--- Extracted records Enclosed Below ---
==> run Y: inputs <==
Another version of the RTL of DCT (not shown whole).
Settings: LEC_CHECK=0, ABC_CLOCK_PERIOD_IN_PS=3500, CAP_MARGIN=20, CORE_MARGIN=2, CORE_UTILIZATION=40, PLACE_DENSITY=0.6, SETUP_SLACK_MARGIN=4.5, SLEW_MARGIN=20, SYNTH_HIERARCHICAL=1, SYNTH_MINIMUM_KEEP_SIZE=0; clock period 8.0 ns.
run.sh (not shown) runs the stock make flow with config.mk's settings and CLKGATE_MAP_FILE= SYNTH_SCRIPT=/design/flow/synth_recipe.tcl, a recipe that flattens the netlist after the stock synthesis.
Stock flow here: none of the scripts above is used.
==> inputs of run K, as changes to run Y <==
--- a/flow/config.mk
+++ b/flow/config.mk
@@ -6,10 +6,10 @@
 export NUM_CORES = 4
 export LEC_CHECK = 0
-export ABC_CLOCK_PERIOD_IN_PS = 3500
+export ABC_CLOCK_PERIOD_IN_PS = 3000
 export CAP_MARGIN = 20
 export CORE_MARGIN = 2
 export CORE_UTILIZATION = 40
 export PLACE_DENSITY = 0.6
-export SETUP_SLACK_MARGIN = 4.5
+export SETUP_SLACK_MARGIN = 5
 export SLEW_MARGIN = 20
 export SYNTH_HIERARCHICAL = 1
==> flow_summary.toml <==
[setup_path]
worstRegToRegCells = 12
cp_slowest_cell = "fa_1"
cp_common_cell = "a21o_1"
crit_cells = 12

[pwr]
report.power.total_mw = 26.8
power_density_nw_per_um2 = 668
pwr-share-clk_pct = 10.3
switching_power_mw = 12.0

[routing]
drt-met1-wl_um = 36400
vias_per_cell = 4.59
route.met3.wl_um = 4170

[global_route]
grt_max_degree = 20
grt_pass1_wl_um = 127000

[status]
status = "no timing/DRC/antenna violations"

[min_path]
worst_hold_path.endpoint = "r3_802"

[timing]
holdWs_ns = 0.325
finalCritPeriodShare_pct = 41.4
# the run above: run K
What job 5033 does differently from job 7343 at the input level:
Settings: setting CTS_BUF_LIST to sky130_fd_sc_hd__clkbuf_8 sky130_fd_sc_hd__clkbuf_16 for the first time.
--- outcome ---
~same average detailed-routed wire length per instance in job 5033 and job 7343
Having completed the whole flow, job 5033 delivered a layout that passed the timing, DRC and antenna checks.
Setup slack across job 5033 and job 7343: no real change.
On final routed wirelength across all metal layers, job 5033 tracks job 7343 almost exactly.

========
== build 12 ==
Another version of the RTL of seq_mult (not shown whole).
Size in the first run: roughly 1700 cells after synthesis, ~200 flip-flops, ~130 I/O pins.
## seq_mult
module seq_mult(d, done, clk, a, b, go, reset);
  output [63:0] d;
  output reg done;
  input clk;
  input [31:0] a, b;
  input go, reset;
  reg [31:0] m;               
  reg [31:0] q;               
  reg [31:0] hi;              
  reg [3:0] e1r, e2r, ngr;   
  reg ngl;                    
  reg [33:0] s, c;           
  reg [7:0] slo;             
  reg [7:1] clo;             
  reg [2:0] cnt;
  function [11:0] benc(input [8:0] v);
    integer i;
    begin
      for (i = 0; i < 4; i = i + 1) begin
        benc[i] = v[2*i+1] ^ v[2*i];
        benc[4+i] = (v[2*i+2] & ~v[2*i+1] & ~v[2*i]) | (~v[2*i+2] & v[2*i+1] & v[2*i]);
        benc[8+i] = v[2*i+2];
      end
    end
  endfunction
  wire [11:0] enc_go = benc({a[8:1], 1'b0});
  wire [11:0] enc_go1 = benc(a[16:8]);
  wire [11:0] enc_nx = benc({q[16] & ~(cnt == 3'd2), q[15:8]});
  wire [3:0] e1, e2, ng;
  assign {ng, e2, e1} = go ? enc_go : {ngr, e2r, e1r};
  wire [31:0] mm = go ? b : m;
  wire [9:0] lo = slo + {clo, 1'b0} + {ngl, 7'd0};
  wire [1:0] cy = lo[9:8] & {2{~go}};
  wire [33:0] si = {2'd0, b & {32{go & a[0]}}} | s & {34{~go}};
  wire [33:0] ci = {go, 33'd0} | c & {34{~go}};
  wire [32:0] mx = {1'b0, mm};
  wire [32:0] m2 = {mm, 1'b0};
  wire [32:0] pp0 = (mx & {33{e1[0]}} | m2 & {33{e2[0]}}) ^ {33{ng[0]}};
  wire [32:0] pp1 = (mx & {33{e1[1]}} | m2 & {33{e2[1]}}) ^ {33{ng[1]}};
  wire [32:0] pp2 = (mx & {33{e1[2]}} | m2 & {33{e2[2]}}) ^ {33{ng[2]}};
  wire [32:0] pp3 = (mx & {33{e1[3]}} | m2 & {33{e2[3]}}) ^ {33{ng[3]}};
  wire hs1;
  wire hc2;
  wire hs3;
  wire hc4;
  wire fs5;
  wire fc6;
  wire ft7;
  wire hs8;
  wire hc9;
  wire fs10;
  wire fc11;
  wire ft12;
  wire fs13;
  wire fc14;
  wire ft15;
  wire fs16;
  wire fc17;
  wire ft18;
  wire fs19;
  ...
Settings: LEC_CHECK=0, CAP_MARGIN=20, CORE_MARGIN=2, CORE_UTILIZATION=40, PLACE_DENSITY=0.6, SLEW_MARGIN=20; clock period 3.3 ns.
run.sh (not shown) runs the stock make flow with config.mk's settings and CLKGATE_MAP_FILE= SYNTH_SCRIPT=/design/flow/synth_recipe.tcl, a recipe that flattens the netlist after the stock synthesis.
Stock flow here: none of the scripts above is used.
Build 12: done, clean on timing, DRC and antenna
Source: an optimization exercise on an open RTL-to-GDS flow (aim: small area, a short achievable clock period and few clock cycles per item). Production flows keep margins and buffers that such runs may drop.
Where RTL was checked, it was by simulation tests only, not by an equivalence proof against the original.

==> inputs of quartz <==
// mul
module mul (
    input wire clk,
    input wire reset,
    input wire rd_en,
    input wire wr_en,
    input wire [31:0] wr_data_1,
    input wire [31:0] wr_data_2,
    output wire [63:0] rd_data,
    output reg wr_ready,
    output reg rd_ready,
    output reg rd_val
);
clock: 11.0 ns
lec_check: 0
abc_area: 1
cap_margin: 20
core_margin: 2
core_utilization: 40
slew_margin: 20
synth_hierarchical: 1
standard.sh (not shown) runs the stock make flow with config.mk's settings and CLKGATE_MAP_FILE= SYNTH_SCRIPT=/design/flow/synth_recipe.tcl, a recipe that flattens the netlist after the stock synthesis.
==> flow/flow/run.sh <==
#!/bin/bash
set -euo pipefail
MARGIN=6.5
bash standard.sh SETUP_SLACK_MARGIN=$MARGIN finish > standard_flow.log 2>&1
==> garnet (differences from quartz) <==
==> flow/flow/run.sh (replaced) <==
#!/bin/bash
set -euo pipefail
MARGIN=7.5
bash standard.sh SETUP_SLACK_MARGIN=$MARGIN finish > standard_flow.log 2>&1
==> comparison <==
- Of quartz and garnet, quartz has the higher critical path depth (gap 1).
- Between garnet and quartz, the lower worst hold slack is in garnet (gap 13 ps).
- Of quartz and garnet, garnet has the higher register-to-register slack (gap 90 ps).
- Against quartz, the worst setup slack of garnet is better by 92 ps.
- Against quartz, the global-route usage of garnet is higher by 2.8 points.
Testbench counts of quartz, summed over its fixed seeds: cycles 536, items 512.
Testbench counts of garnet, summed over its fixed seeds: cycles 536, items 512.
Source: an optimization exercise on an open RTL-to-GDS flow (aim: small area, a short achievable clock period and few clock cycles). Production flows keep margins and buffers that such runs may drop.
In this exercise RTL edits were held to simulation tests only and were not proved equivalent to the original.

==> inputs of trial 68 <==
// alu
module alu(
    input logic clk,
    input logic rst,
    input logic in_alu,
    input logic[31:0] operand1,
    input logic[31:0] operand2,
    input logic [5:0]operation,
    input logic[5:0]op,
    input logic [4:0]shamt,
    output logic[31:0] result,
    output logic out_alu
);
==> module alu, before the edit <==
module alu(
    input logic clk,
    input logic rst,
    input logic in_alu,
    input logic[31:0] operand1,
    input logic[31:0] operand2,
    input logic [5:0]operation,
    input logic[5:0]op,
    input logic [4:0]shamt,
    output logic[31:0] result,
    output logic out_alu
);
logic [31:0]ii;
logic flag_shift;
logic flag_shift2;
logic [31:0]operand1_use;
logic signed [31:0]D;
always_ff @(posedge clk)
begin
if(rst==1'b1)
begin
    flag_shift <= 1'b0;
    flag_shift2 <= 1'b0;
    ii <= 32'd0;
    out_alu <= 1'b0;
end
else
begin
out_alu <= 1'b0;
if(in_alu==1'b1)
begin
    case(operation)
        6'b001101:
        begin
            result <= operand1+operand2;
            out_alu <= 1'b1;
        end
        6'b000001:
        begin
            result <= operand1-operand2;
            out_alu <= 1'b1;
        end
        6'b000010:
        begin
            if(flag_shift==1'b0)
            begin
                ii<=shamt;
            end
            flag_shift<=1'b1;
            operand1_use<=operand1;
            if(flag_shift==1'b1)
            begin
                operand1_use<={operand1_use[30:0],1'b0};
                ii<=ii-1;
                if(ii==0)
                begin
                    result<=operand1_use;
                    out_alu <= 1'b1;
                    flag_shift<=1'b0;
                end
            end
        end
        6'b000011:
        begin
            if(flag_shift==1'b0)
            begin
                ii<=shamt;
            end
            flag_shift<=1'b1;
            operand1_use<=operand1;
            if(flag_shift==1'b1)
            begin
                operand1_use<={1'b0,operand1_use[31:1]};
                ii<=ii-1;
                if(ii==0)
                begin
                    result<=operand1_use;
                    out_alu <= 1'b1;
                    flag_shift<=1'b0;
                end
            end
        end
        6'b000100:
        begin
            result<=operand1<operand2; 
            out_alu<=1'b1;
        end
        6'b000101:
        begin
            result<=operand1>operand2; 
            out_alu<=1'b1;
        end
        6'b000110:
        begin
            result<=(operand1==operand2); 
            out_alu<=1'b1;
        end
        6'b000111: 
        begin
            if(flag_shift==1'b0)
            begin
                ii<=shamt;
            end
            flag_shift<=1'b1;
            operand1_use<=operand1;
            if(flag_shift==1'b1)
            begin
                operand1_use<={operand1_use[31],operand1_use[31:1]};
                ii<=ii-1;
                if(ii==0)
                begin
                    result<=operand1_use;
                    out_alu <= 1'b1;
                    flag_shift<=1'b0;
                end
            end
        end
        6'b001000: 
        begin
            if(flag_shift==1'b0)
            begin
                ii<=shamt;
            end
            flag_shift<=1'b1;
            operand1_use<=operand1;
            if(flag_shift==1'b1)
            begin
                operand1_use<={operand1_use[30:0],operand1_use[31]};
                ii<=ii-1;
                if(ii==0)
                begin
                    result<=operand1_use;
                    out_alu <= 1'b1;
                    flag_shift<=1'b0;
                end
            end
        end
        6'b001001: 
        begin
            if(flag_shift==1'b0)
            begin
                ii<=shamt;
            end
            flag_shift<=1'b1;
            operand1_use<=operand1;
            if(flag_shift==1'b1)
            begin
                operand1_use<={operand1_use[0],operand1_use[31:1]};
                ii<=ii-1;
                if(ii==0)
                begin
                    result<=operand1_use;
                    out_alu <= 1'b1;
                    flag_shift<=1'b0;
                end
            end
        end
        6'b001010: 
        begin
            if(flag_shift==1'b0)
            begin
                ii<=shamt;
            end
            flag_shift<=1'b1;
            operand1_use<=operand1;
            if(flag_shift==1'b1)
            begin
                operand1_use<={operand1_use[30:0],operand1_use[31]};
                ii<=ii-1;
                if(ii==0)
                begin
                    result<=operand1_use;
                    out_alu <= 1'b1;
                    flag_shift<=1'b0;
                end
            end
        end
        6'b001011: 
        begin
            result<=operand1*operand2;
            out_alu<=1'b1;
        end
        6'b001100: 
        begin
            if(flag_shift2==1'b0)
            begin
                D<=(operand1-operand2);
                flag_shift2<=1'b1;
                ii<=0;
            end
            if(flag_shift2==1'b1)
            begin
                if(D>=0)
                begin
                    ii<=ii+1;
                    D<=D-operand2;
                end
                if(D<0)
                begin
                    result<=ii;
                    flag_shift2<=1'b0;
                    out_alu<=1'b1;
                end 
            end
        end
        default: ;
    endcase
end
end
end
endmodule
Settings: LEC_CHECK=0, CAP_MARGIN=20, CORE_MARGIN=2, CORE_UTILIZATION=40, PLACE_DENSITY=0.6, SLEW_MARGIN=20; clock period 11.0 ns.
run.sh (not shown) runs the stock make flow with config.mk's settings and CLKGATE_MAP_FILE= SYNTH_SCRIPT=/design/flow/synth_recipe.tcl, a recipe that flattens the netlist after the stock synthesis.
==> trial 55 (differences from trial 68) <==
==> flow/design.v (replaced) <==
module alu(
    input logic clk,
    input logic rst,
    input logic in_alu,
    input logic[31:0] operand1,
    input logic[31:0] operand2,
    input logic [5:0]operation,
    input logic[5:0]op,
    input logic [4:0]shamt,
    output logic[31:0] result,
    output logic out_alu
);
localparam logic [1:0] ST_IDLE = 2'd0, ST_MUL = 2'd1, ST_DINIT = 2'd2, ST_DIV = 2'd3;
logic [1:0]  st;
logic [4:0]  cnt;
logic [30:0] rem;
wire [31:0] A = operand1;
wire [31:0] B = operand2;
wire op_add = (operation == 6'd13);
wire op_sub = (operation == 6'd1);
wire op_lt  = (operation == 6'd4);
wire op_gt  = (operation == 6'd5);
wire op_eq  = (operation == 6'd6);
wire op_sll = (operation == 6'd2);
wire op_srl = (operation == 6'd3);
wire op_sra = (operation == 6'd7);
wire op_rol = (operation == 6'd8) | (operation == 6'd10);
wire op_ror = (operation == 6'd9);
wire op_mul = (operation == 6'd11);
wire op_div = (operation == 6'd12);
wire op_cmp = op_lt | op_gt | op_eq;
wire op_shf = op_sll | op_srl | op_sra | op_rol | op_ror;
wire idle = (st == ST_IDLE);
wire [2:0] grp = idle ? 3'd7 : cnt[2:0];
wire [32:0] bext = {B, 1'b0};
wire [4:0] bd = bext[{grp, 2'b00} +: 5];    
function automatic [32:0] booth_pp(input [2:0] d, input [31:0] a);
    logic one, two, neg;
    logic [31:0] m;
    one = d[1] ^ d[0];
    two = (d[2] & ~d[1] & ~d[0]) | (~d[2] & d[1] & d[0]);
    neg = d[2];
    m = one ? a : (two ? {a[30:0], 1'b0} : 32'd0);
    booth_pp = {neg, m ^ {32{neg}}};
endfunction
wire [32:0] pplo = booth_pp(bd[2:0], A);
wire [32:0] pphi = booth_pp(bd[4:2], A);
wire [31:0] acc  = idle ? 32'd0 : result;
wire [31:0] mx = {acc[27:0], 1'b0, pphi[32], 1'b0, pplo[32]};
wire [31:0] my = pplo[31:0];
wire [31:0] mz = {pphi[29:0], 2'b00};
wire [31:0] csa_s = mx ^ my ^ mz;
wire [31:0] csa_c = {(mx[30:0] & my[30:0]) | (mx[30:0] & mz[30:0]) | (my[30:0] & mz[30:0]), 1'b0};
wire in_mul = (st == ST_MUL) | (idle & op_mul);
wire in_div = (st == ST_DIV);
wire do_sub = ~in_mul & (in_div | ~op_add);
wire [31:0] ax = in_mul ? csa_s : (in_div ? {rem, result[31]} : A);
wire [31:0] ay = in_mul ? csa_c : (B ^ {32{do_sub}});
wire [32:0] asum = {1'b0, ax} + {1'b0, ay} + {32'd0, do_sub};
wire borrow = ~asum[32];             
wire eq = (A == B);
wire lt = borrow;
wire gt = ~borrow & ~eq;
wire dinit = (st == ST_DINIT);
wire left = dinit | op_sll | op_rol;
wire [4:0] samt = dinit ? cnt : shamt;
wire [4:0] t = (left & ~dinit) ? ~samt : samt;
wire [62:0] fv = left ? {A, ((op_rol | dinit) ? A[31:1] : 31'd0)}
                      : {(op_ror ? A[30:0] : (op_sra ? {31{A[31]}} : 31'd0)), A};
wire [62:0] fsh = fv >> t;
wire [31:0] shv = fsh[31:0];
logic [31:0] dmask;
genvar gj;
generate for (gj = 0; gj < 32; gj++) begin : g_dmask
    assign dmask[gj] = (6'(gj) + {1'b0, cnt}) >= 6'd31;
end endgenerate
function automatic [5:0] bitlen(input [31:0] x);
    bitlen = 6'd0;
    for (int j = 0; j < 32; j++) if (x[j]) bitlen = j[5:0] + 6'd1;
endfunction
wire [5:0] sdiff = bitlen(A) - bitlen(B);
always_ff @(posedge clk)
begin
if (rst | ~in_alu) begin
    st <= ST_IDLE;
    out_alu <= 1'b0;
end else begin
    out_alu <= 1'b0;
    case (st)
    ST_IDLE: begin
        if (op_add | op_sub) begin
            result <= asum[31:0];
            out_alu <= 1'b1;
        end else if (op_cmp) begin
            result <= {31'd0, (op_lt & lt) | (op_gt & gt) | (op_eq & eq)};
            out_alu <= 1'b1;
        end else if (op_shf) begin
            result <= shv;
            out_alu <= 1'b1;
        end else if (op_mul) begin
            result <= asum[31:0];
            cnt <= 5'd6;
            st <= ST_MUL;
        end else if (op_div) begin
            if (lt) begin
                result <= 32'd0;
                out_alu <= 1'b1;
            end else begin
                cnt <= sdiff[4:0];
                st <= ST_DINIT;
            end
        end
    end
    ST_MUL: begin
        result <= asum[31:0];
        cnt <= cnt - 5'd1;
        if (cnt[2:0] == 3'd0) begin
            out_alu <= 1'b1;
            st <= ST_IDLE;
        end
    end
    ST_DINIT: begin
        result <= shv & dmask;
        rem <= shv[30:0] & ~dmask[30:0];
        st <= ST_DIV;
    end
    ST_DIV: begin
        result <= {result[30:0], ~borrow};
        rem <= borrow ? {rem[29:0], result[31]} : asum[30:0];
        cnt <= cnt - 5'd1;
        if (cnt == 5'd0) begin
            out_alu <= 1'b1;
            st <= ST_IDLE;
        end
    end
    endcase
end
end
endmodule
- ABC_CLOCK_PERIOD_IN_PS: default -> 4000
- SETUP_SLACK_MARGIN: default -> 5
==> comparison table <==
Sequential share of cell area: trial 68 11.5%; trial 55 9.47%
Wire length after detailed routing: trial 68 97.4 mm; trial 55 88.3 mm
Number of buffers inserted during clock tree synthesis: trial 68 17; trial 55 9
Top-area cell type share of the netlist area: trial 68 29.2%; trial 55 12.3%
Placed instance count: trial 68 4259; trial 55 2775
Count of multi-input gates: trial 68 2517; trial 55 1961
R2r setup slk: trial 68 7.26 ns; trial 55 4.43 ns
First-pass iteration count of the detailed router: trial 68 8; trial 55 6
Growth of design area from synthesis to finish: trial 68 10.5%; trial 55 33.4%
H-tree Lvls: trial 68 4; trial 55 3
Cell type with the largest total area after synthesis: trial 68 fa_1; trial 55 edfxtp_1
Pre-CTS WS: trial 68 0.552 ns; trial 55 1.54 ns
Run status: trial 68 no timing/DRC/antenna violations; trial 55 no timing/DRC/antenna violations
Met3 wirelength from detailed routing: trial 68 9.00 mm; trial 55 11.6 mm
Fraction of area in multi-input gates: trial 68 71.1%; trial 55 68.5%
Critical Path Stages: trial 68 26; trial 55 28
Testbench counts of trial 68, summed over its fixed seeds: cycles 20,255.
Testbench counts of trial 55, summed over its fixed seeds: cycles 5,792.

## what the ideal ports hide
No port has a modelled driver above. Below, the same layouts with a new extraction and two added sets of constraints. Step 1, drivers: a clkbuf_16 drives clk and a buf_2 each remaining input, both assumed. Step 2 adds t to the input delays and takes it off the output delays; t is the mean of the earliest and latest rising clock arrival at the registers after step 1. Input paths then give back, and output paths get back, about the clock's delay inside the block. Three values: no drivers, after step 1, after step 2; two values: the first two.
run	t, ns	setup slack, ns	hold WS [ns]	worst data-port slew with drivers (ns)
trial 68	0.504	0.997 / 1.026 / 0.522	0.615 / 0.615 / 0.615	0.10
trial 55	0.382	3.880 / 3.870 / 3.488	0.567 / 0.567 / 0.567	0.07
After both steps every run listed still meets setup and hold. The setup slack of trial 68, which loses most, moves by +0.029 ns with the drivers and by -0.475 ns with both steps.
--- End of Enclosed Extracted records ---
--- Extracted records Enclosed Below ---
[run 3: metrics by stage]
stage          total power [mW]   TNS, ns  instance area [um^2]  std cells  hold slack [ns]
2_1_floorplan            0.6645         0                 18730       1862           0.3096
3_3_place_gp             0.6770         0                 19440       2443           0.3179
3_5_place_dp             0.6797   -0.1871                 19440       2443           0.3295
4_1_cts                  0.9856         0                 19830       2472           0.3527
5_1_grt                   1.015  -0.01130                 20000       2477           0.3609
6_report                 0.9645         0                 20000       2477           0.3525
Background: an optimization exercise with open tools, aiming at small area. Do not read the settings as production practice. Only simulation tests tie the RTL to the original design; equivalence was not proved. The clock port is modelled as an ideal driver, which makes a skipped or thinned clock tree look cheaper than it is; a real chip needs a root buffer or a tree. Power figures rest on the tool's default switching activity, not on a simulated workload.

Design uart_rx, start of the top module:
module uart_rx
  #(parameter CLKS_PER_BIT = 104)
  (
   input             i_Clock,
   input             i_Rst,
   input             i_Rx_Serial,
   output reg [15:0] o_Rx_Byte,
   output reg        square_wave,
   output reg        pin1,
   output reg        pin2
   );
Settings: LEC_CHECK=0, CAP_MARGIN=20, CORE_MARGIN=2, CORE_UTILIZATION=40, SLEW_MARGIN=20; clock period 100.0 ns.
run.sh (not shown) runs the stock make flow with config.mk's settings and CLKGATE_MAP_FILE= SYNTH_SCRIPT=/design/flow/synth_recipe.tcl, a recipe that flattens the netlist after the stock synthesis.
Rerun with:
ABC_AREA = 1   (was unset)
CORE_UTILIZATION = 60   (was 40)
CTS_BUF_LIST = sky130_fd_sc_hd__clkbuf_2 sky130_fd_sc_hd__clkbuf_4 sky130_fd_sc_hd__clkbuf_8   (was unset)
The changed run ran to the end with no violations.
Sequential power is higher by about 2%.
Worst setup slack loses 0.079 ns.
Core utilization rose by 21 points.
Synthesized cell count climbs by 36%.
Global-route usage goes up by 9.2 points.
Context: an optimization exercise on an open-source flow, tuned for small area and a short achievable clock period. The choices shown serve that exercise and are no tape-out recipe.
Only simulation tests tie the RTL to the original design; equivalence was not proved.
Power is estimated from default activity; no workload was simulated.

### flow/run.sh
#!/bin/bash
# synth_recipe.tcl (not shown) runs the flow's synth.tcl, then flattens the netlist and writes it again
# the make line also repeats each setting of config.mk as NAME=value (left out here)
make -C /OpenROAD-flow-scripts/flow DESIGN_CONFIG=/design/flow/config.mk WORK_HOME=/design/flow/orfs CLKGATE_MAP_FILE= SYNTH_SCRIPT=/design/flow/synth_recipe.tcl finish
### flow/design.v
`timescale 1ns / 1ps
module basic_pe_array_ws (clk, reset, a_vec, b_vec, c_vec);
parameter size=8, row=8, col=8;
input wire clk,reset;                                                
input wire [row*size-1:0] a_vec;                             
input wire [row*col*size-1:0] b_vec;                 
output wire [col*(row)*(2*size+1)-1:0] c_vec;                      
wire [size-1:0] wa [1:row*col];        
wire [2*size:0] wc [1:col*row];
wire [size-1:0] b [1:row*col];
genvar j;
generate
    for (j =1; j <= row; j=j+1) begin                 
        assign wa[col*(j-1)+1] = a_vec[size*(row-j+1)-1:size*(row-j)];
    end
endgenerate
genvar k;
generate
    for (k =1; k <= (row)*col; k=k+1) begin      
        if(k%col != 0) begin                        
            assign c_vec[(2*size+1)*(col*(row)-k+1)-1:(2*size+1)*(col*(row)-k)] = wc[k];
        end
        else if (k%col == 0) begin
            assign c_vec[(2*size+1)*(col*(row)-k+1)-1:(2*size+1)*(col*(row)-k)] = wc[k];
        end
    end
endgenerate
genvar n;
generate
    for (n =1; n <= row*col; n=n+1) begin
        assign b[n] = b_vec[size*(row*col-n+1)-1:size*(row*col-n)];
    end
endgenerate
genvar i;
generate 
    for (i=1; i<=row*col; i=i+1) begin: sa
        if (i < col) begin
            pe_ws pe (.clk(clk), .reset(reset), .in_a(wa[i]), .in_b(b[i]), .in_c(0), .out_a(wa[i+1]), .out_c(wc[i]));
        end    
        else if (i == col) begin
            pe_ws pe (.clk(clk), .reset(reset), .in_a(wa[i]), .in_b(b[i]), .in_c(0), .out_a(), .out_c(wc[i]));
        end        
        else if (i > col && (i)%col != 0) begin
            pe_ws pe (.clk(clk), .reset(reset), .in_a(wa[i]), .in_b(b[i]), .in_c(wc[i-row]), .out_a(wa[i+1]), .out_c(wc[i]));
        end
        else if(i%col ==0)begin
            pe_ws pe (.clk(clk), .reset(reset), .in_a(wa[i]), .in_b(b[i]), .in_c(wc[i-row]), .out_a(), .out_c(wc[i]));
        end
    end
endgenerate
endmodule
--- End of Enclosed Extracted records ---
### What is needed
In the entries above, restate word for word the lines between the one holding "run Y: inputs" and the one holding "What job 5033", inclusive, and nothing besides.

### Response area
==> run Y: inputs <==
Another version of the RTL of DCT (not shown whole).
Settings: LEC_CHECK=0, ABC_CLOCK_PERIOD_IN_PS=3500, CAP_MARGIN=20, CORE_MARGIN=2, CORE_UTILIZATION=40, PLACE_DENSITY=0.6, SETUP_SLACK_MARGIN=4.5, SLEW_MARGIN=20, SYNTH_HIERARCHICAL=1, SYNTH_MINIMUM_KEEP_SIZE=0; clock period 8.0 ns.
run.sh (not shown) runs the stock make flow with config.mk's settings and CLKGATE_MAP_FILE= SYNTH_SCRIPT=/design/flow/synth_recipe.tcl, a recipe that flattens the netlist after the stock synthesis.
Stock flow here: none of the scripts above is used.
==> inputs of run K, as changes to run Y <==
--- a/flow/config.mk
+++ b/flow/config.mk
@@ -6,10 +6,10 @@
 export NUM_CORES = 4
 export LEC_CHECK = 0
-export ABC_CLOCK_PERIOD_IN_PS = 3500
+export ABC_CLOCK_PERIOD_IN_PS = 3000
 export CAP_MARGIN = 20
 export CORE_MARGIN = 2
 export CORE_UTILIZATION = 40
 export PLACE_DENSITY = 0.6
-export SETUP_SLACK_MARGIN = 4.5
+export SETUP_SLACK_MARGIN = 5
 export SLEW_MARGIN = 20
 export SYNTH_HIERARCHICAL = 1
==> flow_summary.toml <==
[setup_path]
worstRegToRegCells = 12
cp_slowest_cell = "fa_1"
cp_common_cell = "a21o_1"
crit_cells = 12

[pwr]
report.power.total_mw = 26.8
power_density_nw_per_um2 = 668
pwr-share-clk_pct = 10.3
switching_power_mw = 12.0

[routing]
drt-met1-wl_um = 36400
vias_per_cell = 4.59
route.met3.wl_um = 4170

[global_route]
grt_max_degree = 20
grt_pass1_wl_um = 127000

[status]
status = "no timing/DRC/antenna violations"

[min_path]
worst_hold_path.endpoint = "r3_802"

[timing]
holdWs_ns = 0.325
finalCritPeriodShare_pct = 41.4
# the run above: run K
What job 5033 does differently from job 7343 at the input level:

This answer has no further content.